## EXERCISE DETAILS
From the entries that follow, copy every line with the word "routing".

*** Opening of MATERIAL TO PROCESS ***

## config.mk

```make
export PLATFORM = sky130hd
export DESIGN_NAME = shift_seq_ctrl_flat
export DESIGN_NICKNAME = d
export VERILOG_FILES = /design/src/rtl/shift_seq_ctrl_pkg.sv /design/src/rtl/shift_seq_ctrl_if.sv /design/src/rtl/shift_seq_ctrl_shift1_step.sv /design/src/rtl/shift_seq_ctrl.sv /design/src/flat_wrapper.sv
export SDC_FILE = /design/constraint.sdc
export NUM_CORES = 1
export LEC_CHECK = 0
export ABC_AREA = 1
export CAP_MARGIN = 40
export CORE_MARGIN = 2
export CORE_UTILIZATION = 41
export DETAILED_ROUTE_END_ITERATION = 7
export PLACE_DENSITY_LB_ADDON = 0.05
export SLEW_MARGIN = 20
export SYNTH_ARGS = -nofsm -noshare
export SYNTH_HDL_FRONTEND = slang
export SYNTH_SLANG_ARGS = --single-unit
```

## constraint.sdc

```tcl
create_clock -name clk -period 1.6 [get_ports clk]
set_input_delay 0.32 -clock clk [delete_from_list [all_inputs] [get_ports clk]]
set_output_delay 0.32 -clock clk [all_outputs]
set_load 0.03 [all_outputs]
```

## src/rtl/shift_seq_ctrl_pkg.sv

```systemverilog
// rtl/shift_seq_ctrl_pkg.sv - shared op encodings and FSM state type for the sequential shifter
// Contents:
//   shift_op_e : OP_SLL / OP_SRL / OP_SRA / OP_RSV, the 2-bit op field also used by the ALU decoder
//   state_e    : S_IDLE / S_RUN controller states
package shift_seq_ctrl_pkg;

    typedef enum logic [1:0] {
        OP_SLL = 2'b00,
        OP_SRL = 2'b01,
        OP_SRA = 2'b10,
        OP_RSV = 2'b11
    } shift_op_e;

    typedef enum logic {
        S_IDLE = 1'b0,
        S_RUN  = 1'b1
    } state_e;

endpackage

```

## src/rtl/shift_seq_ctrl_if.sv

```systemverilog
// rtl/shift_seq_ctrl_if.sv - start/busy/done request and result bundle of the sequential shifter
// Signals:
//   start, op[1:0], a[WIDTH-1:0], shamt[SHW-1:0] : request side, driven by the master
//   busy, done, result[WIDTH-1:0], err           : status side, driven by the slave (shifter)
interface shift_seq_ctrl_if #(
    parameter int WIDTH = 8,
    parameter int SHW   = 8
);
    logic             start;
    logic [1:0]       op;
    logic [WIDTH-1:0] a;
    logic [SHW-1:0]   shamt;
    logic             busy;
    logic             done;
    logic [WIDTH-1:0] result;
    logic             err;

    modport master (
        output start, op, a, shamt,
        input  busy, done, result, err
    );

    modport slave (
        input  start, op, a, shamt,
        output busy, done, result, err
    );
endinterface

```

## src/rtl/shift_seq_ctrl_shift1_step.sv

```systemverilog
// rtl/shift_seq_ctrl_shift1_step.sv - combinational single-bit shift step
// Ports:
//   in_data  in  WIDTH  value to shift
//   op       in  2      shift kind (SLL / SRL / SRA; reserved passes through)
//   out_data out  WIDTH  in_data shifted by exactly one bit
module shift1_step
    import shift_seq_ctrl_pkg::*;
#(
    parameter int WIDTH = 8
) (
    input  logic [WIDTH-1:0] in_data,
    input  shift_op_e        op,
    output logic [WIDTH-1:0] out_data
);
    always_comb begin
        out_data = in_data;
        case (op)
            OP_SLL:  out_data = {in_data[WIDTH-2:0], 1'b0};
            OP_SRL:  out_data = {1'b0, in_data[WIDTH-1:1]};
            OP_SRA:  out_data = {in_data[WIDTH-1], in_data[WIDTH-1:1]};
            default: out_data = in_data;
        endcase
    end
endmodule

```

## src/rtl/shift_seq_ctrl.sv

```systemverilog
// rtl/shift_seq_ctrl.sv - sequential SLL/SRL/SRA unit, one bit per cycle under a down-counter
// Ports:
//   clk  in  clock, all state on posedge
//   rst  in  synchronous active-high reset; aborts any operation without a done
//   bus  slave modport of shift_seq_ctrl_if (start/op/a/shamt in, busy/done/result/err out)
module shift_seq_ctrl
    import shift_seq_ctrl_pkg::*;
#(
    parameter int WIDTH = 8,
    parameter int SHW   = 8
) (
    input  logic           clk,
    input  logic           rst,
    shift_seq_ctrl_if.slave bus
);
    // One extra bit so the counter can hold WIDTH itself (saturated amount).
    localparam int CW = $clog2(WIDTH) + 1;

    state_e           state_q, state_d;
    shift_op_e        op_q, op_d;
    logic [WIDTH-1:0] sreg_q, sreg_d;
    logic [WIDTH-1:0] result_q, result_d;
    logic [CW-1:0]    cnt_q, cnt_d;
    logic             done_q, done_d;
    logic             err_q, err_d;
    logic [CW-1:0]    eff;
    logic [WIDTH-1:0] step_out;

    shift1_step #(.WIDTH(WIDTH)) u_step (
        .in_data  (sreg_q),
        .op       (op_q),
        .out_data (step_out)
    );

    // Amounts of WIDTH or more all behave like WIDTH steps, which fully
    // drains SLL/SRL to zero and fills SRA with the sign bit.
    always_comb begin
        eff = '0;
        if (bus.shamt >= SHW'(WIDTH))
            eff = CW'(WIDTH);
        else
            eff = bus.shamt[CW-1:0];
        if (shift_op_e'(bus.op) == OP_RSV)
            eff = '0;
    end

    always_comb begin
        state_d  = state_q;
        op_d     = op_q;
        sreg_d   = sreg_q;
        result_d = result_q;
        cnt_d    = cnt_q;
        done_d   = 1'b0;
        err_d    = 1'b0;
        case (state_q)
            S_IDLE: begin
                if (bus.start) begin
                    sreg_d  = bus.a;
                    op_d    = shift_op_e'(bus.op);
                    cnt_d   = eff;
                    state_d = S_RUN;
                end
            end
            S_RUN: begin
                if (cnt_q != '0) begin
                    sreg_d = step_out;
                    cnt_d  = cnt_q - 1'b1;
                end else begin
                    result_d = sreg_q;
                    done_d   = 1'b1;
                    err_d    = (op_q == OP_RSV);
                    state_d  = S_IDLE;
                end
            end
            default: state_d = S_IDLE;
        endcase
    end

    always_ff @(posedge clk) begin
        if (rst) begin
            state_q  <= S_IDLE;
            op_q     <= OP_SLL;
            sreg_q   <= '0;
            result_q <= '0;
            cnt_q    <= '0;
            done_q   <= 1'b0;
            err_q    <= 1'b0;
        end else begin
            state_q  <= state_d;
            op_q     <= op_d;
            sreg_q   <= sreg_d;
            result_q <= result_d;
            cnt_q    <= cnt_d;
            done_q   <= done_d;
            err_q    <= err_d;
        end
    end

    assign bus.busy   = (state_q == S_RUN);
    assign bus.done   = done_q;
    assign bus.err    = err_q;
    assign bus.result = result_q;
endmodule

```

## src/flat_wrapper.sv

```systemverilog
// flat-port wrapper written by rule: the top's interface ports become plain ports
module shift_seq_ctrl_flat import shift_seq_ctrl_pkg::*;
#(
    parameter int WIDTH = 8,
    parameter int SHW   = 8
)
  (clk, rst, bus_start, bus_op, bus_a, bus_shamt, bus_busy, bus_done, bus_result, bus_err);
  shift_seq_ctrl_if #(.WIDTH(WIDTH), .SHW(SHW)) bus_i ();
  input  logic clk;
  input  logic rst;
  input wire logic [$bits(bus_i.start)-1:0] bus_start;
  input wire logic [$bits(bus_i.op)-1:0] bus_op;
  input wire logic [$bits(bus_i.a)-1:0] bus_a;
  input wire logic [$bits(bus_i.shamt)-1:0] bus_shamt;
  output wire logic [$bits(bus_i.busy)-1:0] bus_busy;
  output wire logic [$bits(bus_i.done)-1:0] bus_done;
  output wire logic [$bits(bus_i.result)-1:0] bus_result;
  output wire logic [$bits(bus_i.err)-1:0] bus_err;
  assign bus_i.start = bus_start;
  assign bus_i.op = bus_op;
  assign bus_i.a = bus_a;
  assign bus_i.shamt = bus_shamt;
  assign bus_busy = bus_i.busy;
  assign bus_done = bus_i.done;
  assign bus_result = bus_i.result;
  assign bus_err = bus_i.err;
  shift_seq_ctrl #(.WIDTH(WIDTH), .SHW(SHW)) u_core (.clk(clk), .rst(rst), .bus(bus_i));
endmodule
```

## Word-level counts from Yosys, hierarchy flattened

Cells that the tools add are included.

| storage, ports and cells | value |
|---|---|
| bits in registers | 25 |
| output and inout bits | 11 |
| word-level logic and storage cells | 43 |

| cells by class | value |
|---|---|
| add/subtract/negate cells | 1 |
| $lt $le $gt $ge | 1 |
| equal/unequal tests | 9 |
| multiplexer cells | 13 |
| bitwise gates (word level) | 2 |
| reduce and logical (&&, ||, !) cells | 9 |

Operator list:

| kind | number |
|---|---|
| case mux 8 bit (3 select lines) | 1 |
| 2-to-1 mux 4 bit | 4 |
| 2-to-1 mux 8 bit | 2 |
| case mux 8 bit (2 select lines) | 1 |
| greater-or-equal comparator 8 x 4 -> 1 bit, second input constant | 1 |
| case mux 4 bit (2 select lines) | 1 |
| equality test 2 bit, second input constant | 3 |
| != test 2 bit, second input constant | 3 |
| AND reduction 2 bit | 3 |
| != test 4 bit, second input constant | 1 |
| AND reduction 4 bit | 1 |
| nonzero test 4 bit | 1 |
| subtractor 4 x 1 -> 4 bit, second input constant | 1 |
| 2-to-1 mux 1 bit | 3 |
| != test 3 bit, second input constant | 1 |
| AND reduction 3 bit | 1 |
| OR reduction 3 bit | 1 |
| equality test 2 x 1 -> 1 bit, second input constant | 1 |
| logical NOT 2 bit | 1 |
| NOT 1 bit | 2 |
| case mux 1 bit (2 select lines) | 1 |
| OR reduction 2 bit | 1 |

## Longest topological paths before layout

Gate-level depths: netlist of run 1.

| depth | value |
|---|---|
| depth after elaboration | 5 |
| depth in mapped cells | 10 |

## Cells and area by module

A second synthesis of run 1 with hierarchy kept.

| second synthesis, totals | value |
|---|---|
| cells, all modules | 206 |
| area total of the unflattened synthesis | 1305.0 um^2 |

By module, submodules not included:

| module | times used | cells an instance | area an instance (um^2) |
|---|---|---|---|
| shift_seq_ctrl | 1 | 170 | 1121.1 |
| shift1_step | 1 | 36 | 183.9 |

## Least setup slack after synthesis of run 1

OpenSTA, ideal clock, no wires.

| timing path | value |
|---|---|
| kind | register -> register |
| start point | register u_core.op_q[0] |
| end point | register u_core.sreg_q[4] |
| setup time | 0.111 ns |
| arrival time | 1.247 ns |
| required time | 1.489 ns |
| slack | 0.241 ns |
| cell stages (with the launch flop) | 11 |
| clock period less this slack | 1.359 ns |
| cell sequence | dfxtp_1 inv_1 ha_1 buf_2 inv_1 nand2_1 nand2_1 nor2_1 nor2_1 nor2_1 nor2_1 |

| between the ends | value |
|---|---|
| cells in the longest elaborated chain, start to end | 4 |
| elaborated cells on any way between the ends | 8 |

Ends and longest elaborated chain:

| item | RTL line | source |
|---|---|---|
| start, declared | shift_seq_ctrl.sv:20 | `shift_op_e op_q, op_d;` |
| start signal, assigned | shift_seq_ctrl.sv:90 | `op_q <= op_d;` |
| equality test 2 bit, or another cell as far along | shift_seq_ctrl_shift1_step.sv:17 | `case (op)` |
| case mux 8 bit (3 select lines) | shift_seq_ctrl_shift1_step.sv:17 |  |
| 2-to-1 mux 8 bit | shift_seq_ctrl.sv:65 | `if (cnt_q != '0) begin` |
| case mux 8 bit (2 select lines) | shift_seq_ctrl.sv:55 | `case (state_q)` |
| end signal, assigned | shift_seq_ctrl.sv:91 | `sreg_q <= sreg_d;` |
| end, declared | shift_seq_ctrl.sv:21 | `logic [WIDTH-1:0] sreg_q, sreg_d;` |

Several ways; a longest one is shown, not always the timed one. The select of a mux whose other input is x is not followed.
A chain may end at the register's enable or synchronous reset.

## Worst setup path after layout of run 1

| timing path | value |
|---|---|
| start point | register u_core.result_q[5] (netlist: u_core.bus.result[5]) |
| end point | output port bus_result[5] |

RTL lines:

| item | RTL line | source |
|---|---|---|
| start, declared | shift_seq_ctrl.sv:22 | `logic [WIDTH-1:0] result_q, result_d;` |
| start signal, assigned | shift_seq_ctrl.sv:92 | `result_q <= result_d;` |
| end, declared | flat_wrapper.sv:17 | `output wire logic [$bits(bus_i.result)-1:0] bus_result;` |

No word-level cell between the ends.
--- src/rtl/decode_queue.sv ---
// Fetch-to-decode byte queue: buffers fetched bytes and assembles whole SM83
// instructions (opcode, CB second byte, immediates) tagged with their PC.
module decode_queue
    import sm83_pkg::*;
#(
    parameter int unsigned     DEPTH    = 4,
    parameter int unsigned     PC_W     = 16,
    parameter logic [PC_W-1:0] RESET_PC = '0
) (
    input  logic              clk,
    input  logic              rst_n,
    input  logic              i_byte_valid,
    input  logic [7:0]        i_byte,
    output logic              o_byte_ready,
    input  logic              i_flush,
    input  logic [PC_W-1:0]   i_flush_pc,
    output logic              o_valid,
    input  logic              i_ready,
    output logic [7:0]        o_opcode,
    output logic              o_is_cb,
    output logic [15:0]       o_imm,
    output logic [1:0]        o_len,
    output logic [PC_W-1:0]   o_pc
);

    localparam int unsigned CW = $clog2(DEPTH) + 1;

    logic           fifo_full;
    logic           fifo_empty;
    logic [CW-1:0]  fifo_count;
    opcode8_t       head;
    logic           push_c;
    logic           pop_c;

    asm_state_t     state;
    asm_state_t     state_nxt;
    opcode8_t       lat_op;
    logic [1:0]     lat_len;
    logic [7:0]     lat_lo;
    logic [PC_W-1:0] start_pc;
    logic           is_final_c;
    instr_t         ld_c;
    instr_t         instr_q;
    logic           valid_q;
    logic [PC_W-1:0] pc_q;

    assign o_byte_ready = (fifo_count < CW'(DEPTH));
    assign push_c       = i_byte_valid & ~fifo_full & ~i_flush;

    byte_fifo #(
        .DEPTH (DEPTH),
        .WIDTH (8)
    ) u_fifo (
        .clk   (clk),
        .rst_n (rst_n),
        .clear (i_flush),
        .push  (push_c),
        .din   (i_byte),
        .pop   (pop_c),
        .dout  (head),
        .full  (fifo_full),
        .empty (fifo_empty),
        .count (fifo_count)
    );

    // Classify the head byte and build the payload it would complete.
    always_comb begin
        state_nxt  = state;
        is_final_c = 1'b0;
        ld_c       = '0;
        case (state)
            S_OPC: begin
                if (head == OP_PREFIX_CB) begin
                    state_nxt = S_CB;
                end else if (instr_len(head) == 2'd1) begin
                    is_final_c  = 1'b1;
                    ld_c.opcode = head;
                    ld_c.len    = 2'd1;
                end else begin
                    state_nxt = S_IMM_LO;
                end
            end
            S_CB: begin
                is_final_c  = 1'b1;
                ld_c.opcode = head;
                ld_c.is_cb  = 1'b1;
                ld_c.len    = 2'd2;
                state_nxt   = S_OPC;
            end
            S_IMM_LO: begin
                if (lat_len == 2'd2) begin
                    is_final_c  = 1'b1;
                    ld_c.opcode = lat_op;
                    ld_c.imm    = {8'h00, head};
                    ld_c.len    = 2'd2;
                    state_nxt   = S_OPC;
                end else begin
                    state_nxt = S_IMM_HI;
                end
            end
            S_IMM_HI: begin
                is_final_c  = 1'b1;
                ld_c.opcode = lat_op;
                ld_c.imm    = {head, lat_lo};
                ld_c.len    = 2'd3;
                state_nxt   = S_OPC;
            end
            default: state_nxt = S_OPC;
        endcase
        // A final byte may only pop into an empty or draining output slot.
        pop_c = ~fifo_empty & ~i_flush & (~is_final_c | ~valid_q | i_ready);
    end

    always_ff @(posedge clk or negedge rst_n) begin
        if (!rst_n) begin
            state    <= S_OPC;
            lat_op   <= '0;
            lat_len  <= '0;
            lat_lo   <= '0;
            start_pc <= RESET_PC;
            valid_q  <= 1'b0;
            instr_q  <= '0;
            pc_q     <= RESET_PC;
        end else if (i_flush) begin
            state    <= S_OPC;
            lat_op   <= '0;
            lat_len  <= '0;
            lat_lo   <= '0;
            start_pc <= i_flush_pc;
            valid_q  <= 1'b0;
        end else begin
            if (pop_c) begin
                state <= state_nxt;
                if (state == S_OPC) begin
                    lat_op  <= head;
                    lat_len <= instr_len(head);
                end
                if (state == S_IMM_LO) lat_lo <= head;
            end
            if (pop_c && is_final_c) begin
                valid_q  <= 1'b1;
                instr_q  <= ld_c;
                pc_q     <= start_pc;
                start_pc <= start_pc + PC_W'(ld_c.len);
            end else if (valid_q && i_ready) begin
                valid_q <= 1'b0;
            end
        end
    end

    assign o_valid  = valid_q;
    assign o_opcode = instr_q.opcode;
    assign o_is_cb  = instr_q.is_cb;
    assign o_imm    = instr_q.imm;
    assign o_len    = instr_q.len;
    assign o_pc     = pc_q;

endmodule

*** Close of MATERIAL TO PROCESS ***
*** Opening of MATERIAL TO PROCESS ***

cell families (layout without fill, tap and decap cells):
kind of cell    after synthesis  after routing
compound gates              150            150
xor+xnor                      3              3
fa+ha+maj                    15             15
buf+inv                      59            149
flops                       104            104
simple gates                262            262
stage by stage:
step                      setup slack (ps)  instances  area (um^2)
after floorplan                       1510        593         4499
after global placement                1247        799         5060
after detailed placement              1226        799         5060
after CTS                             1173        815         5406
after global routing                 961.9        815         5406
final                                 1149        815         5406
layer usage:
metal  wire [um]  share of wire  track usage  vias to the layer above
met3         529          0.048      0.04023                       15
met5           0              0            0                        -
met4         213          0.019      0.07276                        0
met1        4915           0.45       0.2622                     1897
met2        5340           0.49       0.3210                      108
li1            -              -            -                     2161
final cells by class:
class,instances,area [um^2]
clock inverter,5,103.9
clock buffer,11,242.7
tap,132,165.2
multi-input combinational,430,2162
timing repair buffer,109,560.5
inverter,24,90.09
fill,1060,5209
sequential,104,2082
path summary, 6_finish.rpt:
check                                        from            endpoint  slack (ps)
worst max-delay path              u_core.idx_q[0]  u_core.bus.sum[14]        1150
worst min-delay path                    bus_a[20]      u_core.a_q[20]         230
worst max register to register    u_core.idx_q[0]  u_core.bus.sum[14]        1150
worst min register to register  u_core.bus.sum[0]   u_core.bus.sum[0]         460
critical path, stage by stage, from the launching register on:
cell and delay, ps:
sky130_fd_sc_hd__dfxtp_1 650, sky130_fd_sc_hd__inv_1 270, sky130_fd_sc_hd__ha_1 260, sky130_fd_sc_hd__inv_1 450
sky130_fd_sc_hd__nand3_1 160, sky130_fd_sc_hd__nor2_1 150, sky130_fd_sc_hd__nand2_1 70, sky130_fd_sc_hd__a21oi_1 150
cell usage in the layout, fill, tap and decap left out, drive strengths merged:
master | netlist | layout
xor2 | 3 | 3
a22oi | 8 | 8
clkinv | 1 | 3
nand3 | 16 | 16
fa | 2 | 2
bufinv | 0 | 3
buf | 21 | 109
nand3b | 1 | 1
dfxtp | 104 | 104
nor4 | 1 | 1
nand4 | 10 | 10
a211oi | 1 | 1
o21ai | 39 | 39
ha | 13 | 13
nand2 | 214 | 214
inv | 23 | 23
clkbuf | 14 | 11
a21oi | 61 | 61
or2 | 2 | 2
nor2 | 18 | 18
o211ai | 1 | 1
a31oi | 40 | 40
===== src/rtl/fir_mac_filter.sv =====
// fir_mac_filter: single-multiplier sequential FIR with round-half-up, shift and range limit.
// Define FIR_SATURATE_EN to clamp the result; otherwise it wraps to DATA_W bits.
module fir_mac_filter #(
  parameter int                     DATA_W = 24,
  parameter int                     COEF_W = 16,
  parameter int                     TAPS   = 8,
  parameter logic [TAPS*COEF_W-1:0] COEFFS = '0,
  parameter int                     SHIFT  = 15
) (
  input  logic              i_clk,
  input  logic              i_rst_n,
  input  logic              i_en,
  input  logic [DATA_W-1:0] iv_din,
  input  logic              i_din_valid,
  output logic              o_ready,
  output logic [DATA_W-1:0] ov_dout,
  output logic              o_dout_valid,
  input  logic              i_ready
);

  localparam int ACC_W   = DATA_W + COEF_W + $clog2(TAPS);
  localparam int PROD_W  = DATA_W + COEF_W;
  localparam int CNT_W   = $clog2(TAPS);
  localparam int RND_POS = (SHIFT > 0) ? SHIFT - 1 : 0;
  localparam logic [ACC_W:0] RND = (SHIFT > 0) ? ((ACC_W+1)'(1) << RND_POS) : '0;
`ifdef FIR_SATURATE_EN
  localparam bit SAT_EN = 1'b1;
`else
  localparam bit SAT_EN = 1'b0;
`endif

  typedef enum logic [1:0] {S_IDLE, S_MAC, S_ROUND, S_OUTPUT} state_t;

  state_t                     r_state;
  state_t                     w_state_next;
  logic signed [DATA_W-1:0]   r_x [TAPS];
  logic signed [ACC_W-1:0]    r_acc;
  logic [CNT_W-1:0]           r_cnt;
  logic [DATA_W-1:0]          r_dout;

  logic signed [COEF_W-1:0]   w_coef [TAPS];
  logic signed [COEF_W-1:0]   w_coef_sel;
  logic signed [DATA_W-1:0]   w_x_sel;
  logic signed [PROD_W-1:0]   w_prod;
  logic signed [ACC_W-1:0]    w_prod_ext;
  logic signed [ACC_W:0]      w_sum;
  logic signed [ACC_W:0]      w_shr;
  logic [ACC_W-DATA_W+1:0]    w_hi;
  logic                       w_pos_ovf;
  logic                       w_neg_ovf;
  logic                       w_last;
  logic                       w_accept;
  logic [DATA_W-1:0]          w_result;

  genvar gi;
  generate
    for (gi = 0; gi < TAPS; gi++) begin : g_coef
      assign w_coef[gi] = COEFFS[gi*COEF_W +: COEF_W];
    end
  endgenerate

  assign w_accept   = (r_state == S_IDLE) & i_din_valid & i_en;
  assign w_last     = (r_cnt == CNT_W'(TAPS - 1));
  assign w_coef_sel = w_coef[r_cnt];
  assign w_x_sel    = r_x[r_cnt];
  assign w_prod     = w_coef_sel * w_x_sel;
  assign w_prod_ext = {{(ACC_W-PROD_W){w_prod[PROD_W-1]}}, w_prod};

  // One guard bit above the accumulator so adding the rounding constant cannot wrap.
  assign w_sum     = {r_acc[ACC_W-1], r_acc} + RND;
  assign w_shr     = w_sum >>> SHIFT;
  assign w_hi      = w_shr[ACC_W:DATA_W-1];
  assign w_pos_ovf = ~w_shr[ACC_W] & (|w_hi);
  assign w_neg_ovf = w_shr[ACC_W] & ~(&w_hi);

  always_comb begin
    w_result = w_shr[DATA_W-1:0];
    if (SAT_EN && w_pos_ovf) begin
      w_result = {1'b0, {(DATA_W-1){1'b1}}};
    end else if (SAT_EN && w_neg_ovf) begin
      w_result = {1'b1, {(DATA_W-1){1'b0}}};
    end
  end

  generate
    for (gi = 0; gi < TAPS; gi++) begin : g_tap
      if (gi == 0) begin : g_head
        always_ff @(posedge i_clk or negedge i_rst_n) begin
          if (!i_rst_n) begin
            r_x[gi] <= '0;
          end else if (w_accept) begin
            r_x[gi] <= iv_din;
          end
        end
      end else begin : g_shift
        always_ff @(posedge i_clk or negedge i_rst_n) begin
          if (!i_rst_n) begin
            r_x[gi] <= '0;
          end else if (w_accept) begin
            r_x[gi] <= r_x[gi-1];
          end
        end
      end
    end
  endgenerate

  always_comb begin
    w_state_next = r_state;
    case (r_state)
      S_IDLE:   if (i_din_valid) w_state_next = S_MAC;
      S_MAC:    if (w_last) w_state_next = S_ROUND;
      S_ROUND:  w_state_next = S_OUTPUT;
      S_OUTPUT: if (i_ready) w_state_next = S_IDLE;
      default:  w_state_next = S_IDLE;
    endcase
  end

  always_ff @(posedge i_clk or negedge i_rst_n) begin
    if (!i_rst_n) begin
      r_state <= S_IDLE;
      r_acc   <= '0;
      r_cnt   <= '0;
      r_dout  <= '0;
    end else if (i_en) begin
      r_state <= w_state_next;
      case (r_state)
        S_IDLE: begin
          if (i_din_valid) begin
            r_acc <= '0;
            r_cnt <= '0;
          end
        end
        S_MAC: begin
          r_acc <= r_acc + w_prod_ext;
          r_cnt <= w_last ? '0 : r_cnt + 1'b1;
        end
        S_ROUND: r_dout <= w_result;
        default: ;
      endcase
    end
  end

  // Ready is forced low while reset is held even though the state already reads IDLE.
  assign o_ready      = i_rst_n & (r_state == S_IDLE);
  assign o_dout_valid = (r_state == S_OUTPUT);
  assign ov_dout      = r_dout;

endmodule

*** Close of MATERIAL TO PROCESS ***

## REPLY TO THE EXERCISE
kind of cell    after synthesis  after routing
after global routing                 961.9        815         5406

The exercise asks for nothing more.